It's not something I ever really talk about or dwell on but after reading an amazing post on facebook today which summed up perfectly how it feels, I finally feel I can talk about things.
I don't really have parents, well I do, but I haven't seen them for seven years now. It's a long story and for a long time I've felt ashamed of that but since becoming a mum myself I now no longer feel ashamed. I just feel incredibly hurt that a parent could treat their own child in such a way and not want them in their life.
That hurt doesn't ever go away. I thought it would once I was pregnant, it didn't. I thought it would once our little girl was here, it didn't. If anything it got a lot worse in the first few weeks of her life and I really struggled with that (the post pregnancy hormones really didn't help)
If anything it made me question their behaviour even more and I can honestly say I've never felt so lonely in all of my life. Yes, I have fantastic friends, in-laws and an amazing husband but sometimes you just want your mum.

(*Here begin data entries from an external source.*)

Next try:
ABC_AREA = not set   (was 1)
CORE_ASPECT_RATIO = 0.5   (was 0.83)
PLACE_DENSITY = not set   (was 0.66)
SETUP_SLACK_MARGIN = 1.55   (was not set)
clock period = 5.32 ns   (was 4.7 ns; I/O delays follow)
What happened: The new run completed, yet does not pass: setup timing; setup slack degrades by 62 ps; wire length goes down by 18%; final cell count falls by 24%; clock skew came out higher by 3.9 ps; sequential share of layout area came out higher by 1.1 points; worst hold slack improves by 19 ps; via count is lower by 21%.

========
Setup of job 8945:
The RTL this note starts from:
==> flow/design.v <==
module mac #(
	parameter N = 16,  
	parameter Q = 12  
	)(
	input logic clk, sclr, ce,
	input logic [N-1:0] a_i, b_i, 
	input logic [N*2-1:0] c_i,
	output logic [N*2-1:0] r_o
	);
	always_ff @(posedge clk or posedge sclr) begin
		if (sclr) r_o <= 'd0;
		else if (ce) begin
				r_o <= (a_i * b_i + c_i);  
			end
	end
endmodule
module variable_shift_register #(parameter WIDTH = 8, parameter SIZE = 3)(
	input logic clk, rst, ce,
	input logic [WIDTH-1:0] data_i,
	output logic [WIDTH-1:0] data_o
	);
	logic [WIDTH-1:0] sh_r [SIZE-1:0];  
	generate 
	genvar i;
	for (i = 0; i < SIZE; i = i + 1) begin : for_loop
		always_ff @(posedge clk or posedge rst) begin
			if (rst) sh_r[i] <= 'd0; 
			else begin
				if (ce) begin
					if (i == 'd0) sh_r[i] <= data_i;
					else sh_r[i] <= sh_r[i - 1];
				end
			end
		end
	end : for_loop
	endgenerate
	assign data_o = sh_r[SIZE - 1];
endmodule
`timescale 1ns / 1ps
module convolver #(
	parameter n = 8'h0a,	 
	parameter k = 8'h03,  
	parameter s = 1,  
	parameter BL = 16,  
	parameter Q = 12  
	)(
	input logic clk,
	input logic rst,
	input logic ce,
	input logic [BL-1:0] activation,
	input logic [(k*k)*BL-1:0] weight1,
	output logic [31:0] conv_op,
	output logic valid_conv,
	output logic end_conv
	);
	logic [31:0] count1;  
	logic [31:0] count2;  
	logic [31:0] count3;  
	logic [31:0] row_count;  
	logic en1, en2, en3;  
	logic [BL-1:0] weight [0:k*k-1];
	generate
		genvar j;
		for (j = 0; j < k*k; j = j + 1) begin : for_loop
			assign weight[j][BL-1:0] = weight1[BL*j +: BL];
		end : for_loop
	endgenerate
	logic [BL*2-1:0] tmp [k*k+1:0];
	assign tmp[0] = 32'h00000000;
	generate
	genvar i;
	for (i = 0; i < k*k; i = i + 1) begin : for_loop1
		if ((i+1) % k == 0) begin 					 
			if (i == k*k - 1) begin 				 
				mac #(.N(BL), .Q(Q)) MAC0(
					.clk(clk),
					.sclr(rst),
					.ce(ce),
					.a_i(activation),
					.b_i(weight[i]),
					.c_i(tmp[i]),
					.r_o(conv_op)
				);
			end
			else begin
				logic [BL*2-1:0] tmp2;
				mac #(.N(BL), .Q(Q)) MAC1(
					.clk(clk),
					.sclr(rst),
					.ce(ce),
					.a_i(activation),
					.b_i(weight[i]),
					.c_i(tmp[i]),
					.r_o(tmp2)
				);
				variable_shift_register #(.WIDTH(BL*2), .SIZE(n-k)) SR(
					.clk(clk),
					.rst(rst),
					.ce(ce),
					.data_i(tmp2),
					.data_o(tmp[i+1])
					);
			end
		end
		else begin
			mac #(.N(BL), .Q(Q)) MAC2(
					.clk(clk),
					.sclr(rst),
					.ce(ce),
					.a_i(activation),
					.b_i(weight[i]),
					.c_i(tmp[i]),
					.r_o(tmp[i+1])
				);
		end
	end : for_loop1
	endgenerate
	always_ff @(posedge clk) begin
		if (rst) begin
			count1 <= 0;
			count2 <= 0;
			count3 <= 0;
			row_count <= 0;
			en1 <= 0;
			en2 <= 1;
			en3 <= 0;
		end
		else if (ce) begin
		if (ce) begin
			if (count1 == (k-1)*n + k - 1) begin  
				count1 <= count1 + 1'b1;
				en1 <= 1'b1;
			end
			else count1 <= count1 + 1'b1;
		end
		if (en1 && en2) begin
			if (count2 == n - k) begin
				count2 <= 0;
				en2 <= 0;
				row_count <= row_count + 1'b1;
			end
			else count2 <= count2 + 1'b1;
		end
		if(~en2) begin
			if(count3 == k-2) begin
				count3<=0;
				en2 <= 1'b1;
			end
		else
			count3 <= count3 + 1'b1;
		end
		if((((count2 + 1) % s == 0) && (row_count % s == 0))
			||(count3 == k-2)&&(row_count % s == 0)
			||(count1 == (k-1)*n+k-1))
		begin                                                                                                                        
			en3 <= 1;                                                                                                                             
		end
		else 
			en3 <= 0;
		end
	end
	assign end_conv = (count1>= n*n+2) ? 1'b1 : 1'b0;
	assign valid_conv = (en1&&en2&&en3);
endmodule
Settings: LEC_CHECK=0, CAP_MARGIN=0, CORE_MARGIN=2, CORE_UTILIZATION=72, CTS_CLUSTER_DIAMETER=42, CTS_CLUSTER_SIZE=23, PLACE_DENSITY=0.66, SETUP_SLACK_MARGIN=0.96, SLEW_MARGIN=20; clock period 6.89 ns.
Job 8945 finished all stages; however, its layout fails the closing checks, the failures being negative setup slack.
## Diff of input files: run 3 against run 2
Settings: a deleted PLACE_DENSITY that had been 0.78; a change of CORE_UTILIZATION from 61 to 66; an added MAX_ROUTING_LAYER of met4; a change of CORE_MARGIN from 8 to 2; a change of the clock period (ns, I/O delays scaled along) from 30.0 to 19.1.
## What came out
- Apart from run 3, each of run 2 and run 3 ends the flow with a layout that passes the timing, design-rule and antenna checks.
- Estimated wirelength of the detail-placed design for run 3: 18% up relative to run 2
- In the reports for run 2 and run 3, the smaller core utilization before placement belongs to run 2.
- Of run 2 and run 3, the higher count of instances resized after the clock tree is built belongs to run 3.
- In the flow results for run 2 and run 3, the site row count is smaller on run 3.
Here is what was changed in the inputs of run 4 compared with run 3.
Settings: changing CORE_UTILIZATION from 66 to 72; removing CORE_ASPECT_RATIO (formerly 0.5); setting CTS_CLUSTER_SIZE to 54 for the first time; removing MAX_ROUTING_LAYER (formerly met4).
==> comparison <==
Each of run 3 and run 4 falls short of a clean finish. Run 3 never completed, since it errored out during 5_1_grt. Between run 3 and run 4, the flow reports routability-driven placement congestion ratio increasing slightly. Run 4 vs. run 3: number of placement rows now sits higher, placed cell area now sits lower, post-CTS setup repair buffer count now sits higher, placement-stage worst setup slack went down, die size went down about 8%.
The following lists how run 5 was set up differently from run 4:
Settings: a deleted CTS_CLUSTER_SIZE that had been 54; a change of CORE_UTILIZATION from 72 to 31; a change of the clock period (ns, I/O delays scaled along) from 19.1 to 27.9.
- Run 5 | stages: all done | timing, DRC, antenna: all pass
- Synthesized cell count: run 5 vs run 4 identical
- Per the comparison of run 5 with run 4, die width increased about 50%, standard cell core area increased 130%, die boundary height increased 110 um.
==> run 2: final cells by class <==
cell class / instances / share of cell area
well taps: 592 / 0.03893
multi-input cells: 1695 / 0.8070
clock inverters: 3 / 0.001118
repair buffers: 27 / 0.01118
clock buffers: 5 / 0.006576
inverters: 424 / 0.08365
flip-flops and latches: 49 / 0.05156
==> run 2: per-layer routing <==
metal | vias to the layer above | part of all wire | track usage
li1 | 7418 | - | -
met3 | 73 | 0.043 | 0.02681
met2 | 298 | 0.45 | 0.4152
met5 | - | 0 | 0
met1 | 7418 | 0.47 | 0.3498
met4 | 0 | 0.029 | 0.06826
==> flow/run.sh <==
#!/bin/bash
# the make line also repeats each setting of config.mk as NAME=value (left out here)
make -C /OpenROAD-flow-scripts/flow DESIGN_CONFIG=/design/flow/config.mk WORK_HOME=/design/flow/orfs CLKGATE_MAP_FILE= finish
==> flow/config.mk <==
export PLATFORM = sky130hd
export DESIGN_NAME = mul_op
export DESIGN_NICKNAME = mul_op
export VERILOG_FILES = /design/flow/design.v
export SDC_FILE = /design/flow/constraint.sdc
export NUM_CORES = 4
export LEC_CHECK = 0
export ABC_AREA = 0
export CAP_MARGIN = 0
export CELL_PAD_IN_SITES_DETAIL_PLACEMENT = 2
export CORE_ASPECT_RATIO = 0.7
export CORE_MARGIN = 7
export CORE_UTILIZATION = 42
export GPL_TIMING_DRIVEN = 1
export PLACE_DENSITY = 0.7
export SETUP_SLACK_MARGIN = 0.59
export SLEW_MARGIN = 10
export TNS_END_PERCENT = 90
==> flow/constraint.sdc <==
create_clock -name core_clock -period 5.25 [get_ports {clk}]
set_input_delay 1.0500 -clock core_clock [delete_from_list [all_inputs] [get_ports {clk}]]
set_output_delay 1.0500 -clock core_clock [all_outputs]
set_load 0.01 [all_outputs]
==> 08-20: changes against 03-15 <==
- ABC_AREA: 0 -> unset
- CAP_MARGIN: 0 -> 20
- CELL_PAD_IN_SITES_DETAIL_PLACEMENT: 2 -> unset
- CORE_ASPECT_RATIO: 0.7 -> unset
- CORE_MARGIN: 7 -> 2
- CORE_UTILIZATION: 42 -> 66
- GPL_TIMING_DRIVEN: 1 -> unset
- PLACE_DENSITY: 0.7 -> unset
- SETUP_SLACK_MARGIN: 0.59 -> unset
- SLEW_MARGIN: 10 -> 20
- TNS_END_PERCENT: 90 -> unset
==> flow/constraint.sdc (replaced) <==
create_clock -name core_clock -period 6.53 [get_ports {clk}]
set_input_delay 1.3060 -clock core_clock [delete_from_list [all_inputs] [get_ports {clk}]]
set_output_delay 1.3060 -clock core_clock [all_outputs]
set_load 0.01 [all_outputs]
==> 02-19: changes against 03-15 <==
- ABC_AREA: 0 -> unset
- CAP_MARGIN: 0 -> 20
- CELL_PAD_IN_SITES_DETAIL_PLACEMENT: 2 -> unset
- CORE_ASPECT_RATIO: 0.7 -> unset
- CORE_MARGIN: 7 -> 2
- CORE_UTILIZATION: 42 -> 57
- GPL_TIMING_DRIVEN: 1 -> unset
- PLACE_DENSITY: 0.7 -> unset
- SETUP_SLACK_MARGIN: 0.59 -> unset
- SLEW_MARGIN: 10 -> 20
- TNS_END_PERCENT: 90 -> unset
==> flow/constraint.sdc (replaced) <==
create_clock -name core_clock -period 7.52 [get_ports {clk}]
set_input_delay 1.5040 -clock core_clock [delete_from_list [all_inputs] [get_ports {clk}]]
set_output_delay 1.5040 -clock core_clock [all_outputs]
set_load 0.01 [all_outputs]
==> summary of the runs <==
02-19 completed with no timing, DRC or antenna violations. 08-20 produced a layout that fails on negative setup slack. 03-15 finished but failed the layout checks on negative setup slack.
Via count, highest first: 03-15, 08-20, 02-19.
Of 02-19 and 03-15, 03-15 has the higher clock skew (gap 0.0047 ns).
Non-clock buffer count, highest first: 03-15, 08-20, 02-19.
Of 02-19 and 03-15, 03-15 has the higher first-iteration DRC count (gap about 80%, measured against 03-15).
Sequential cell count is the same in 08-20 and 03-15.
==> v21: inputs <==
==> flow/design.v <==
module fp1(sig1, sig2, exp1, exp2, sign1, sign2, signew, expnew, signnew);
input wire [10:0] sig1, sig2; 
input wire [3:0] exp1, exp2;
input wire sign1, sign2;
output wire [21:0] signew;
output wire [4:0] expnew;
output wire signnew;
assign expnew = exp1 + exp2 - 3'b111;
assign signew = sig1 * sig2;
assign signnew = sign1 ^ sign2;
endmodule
==> run a <==
## fir
module fir(
    input clk,                               
    input signed [15:0] noisy_signal,        
    output signed [15:0] filtered_signal     
);
export LEC_CHECK = 0
export CAP_MARGIN = 10
export CELL_PAD_IN_SITES_DETAIL_PLACEMENT = 1
export CELL_PAD_IN_SITES_GLOBAL_PLACEMENT = 1
export CORE_ASPECT_RATIO = 1.56
export CORE_MARGIN = 8
export CORE_UTILIZATION = 41
export CTS_CLUSTER_DIAMETER = 328
export GPL_TIMING_DRIVEN = 1
export MIN_ROUTING_LAYER = met1
export PLACE_DENSITY_LB_ADDON = 0.18
export SETUP_SLACK_MARGIN = 0.64
export SLEW_MARGIN = 0
export TNS_END_PERCENT = 50
create_clock -name core_clock -period 6.91 [get_ports {clk}]
run.sh (not shown) runs the stock make flow with config.mk's settings and CLKGATE_MAP_FILE=.
==> run b: changes against run a <==
Settings changed: ABC_AREA set to 1, CAP_MARGIN 10 to 20, CELL_PAD_IN_SITES_DETAIL_PLACEMENT 1 to unset, CELL_PAD_IN_SITES_GLOBAL_PLACEMENT 1 to unset, CORE_ASPECT_RATIO 1.56 to unset, CORE_MARGIN 8 to 2, CORE_UTILIZATION 41 to 72, CTS_CLUSTER_DIAMETER 328 to unset, CTS_CLUSTER_SIZE set to 72, GPL_TIMING_DRIVEN 1 to unset, MIN_ROUTING_LAYER met1 to unset, PLACE_DENSITY_LB_ADDON 0.18 to unset, SETUP_SLACK_MARGIN 0.64 to -0.07, SLEW_MARGIN 0 to 20, TNS_END_PERCENT 50 to unset.
==> flow/constraint.sdc (replaced) <==
create_clock -name core_clock -period 4.07 [get_ports {clk}]
set_input_delay 0.8140 -clock core_clock [delete_from_list [all_inputs] [get_ports {clk}]]
set_output_delay 0.8140 -clock core_clock [all_outputs]
set_load 0.01 [all_outputs]
==> run c: changes against run a <==
Settings changed: ABC_AREA set to 1, CAP_MARGIN 10 to 20, CELL_PAD_IN_SITES_DETAIL_PLACEMENT 1 to unset, CELL_PAD_IN_SITES_GLOBAL_PLACEMENT 1 to unset, CORE_ASPECT_RATIO 1.56 to unset, CORE_MARGIN 8 to 2, CORE_UTILIZATION 41 to 72, CTS_CLUSTER_DIAMETER 328 to 231, CTS_CLUSTER_SIZE set to 41, GPL_TIMING_DRIVEN 1 to unset, MIN_ROUTING_LAYER met1 to unset, PLACE_DENSITY_LB_ADDON 0.18 to 0.21, SETUP_SLACK_MARGIN 0.64 to unset, SLEW_MARGIN 0 to 20, TNS_END_PERCENT 50 to unset.
==> flow/constraint.sdc (replaced) <==
create_clock -name core_clock -period 1.21 [get_ports {clk}]
set_input_delay 0.2420 -clock core_clock [delete_from_list [all_inputs] [get_ports {clk}]]
set_output_delay 0.2420 -clock core_clock [all_outputs]
set_load 0.01 [all_outputs]
==> run d: changes against run a <==
Settings changed: CAP_MARGIN 10 to 15, CELL_PAD_IN_SITES_DETAIL_PLACEMENT 1 to 0, CELL_PAD_IN_SITES_GLOBAL_PLACEMENT 1 to 0, CORE_ASPECT_RATIO 1.56 to unset, CORE_MARGIN 8 to 2, CORE_UTILIZATION 41 to 70, CTS_CLUSTER_SIZE set to 21, PLACE_DENSITY_LB_ADDON 0.18 to unset, SLEW_MARGIN 0 to 15.
==> flow/constraint.sdc (replaced) <==
create_clock -name core_clock -period 4.8 [get_ports {clk}]
set_input_delay 0.9600 -clock core_clock [delete_from_list [all_inputs] [get_ports {clk}]]
set_output_delay 0.9600 -clock core_clock [all_outputs]
set_load 0.01 [all_outputs]
==> impl_table.tex <==
% Implementation results table
\begin{tabular}{lr}
\hline
Metric & Value \\
\hline
\multicolumn{2}{l}{\textbf{Die}} \\
Die area & between 90000 and 100000 um\^{}2 \\
Area of the placeable core & 90300 um\^{}2 \\
\multicolumn{2}{l}{\textbf{Run status}} \\
Status & did not finish \\
Failing step & global routing (5\_1\_grt) \\
Run Error & [ERROR GRT-0232] Routing congestion too high. Check the congestion heatmap in the GUI. \\
\multicolumn{2}{l}{\textbf{Clock network}} \\
CTS max path bufs & 3 \\
\hline
\end{tabular}
The numbers above come from run b.

==> impl_table.tex <==
% Implementation results table
\begin{tabular}{lr}
\hline
Metric & Value \\
\hline
\multicolumn{2}{l}{\textbf{Run status}} \\
Status & did not finish \\
Failing step & clock tree synthesis (4\_1\_cts) \\
Run Error & [ERROR DPL-0038] Utilization greater than 100\%, impossible to legalize \\
\multicolumn{2}{l}{\textbf{Place}} \\
Post-placement cell area & around 85000 um\^{}2 \\
Pre-CTS worst setup slack & -3.37 ns \\
DPL Wire Length & 217000 um \\
\multicolumn{2}{l}{\textbf{Die}} \\
Area of the placeable core & about 90000 um\^{}2 \\
Starting density of the core & $\sim$73\% \\
Die area & roughly 94000 um\^{}2 \\
\multicolumn{2}{l}{\textbf{Yosys}} \\
Post-synthesis chip area from yosys & 65900 um\^{}2 \\
Largest cells by area & sky130\_fd\_sc\_hd\_\_dfxtp\_1 21\%, sky130\_fd\_sc\_hd\_\_ha\_1 19\%, sky130\_fd\_sc\_hd\_\_fa\_1 16\%, sky130\_fd\_sc\_hd\_\_nand2\_1 14\%, sky130\_fd\_sc\_hd\_\_inv\_1 13\% \\
Net count after synthesis & between 10000 and 15000 \\
Syn Inst Count & just over 9000 \\
\hline
\end{tabular}
The numbers above come from run c.

==> impl_table.tex <==
% Auto-generated results table
\begin{tabular}{lr}
\hline
Metric & Value \\
\hline
\multicolumn{2}{l}{\textbf{Die}} \\
Area of the placeable core & 136000 um\^{}2 \\
Die area & roughly 150000 um\^{}2 \\
\multicolumn{2}{l}{\textbf{Place}} \\
Cells after DPL & approximately 7600 \\
\multicolumn{2}{l}{\textbf{Run status}} \\
Status & finished clean \\
\multicolumn{2}{l}{\textbf{Clock network}} \\
CTS max path bufs & 3 \\
\multicolumn{2}{l}{\textbf{Finish}} \\
Filler-free cell count of the finished design & 7699 \\
\hline
\end{tabular}
The numbers above come from run a.

==> impl_table.tex <==
% Auto-generated results table
\begin{tabular}{lr}
\hline
Metric & Value \\
\hline
\multicolumn{2}{l}{\textbf{Run status}} \\
Causes of the layout check failure & negative setup slack \\
Status & finished with violations \\
\multicolumn{2}{l}{\textbf{Final timing}} \\
Worst path setup slack after routing & -0.521 ns \\
Post-route minimum period & roughly 5.3 ns \\
Endpoints failing setup & 23 \\
\multicolumn{2}{l}{\textbf{Die}} \\
Area of the placeable core & just under 80000 um\^{}2 \\
Die area & $\sim$82000 um\^{}2 \\
\multicolumn{2}{l}{\textbf{Yosys}} \\
Average cell area after synthesis & around 9.7 um\^{}2 \\
\multicolumn{2}{l}{\textbf{Clock network}} \\
CTS max path bufs & 3 \\
\multicolumn{2}{l}{\textbf{Place}} \\
Final Wtd Congestion & between 0.9 and 1 \\
Cells after DPL & between 7000 and 8000 \\
\hline
\end{tabular}
The numbers above come from run d.


==> willow <==
fir again, from the RTL that the note above started with.
Settings: LEC_CHECK=0, ABC_AREA=1, CAP_MARGIN=10, CELL_PAD_IN_SITES_DETAIL_PLACEMENT=1, CELL_PAD_IN_SITES_GLOBAL_PLACEMENT=1, CORE_ASPECT_RATIO=1.56, CORE_MARGIN=8, CORE_UTILIZATION=41, CTS_CLUSTER_DIAMETER=122, GPL_TIMING_DRIVEN=0, MIN_ROUTING_LAYER=met2, PLACE_DENSITY_LB_ADDON=0.18, SLEW_MARGIN=0, TNS_END_PERCENT=50; clock period 6.53 ns.
==> quartz: changes against willow <==
- CAP_MARGIN: 10 -> 20
- CELL_PAD_IN_SITES_DETAIL_PLACEMENT: 1 -> not set
- CELL_PAD_IN_SITES_GLOBAL_PLACEMENT: 1 -> not set
- CORE_ASPECT_RATIO: 1.56 -> 1.41
- CORE_MARGIN: 8 -> 2
- CORE_UTILIZATION: 41 -> 72
- CTS_CLUSTER_DIAMETER: 122 -> 329
- CTS_CLUSTER_SIZE: not set -> 97
- GPL_TIMING_DRIVEN: 0 -> not set
- HOLD_SLACK_MARGIN: not set -> 0.13
- MIN_ROUTING_LAYER: met2 -> not set
- PLACE_DENSITY_LB_ADDON: 0.18 -> 0.2
- SETUP_SLACK_MARGIN: not set -> -0.32
- SLEW_MARGIN: 0 -> 20
- TNS_END_PERCENT: 50 -> not set
==> flow/constraint.sdc (replaced) <==
create_clock -name core_clock -period 3.31 [get_ports {clk}]
set_input_delay 0.6620 -clock core_clock [delete_from_list [all_inputs] [get_ports {clk}]]
set_output_delay 0.6620 -clock core_clock [all_outputs]
set_load 0.01 [all_outputs]
==> violet: changes against willow <==
- CAP_MARGIN: 10 -> 20
- CELL_PAD_IN_SITES_DETAIL_PLACEMENT: 1 -> not set
- CELL_PAD_IN_SITES_GLOBAL_PLACEMENT: 1 -> not set
- CORE_ASPECT_RATIO: 1.56 -> not set
- CORE_MARGIN: 8 -> 2
- CORE_UTILIZATION: 41 -> 72
- CTS_CLUSTER_DIAMETER: 122 -> 400
- CTS_CLUSTER_SIZE: not set -> 79
- GPL_TIMING_DRIVEN: 0 -> not set
- MIN_ROUTING_LAYER: met2 -> not set
- PLACE_DENSITY_LB_ADDON: 0.18 -> not set
- SETUP_SLACK_MARGIN: not set -> 0.46
- SLEW_MARGIN: 0 -> 20
- TNS_END_PERCENT: 50 -> not set
==> flow/constraint.sdc (replaced) <==
create_clock -name core_clock -period 1.64 [get_ports {clk}]
set_input_delay 0.3280 -clock core_clock [delete_from_list [all_inputs] [get_ports {clk}]]
set_output_delay 0.3280 -clock core_clock [all_outputs]
set_load 0.01 [all_outputs]
==> xenon: changes against willow <==
- ABC_AREA: 1 -> not set
- CAP_MARGIN: 10 -> 20
- CELL_PAD_IN_SITES_DETAIL_PLACEMENT: 1 -> 0
- CELL_PAD_IN_SITES_GLOBAL_PLACEMENT: 1 -> 0
- CORE_ASPECT_RATIO: 1.56 -> not set
- CORE_MARGIN: 8 -> 2
- CORE_UTILIZATION: 41 -> 67
- CTS_CLUSTER_DIAMETER: 122 -> 328
- GPL_TIMING_DRIVEN: 0 -> 1
- MIN_ROUTING_LAYER: met2 -> met1
- PLACE_DENSITY_LB_ADDON: 0.18 -> not set
- SETUP_SLACK_MARGIN: not set -> 0.64
- SLEW_MARGIN: 0 -> 15
==> flow/constraint.sdc (replaced) <==
create_clock -name core_clock -period 4.8 [get_ports {clk}]
set_input_delay 0.9600 -clock core_clock [delete_from_list [all_inputs] [get_ports {clk}]]
set_output_delay 0.9600 -clock core_clock [all_outputs]
set_load 0.01 [all_outputs]
==> notes.md <==
The tools report the stage where the run ended as clock tree synthesis. The run stopped with a tool error. Total placed cells including tap cells: 11,300. The run gives 0.0903 mm^2 as the placeable core region.

The number of distinct library cells after synthesis was 37. The floorplan step set the die width to 306 um. The first error in the log reads "[ERROR DPL-0033] detailed placement checks failed during check placement".

The run gives -2740 ps as the worst setup slack after placement. The top cell type's share of synthesized area came out at 0.208. The share of synthesized area spent on multiplexers works out to 0. Ranked by total cell area, the synthesized netlist is headed by sky130_fd_sc_hd__dfxtp_1 (21%), sky130_fd_sc_hd__ha_1 (19%), sky130_fd_sc_hd__fa_1 (16%), sky130_fd_sc_hd__nand2_1 (14%), sky130_fd_sc_hd__inv_1 (13%). The register area share after synthesis was 0.208.
Source of the figures above: violet
==> flow/design.v (excerpt) <==
module cordicMagPh
   #(parameter integer N        = 13,  
     parameter integer XY_WIDTH = 18)  
    (input  wire                           clk,
     input  wire                           reset,    
     input  wire                           st,       
     input  wire signed [XY_WIDTH - 1 : 0] xin,      
     input  wire signed [XY_WIDTH - 1 : 0] yin,      
     output reg                            rdy,      
     output wire        [XY_WIDTH - 1 : 0] mag,      
     output wire signed [XY_WIDTH + 1 : 0] ph);
Size in the first run: about 78 I/O pins, about 19000 µm² of cells after synthesis.
clock: 6.51 ns
lec_check: 0
cap_margin: 0
core_aspect_ratio: 0.94
core_margin: 2
core_utilization: 72
cts_cluster_diameter: 262
cts_cluster_size: 58
place_density_lb_addon: 0.01
slew_margin: 20
run.sh (not shown) runs the stock make flow with config.mk's settings and CLKGATE_MAP_FILE=.
The baseline completed, yet does not pass: setup timing.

I loved our daughter even before we knew she was going to be a little girl. From the moment I saw that blue line I was in love and knew I would never ever make her feel the way my parents made me feel.
I grew up feeling like I was never good enough or anything to be proud of. And that has made me doubt myself a lot since becoming a mummy, but you know what I'm doing ok. Our daughter is just the happiest little girl and a bundle of fun (she has her moments and because she's usually so happy I found it incredibly hard when she was poorly) and I'm going to take some credit for that.
I'm finally moving on and feeling happy with myself and my life and that's their loss, not mine.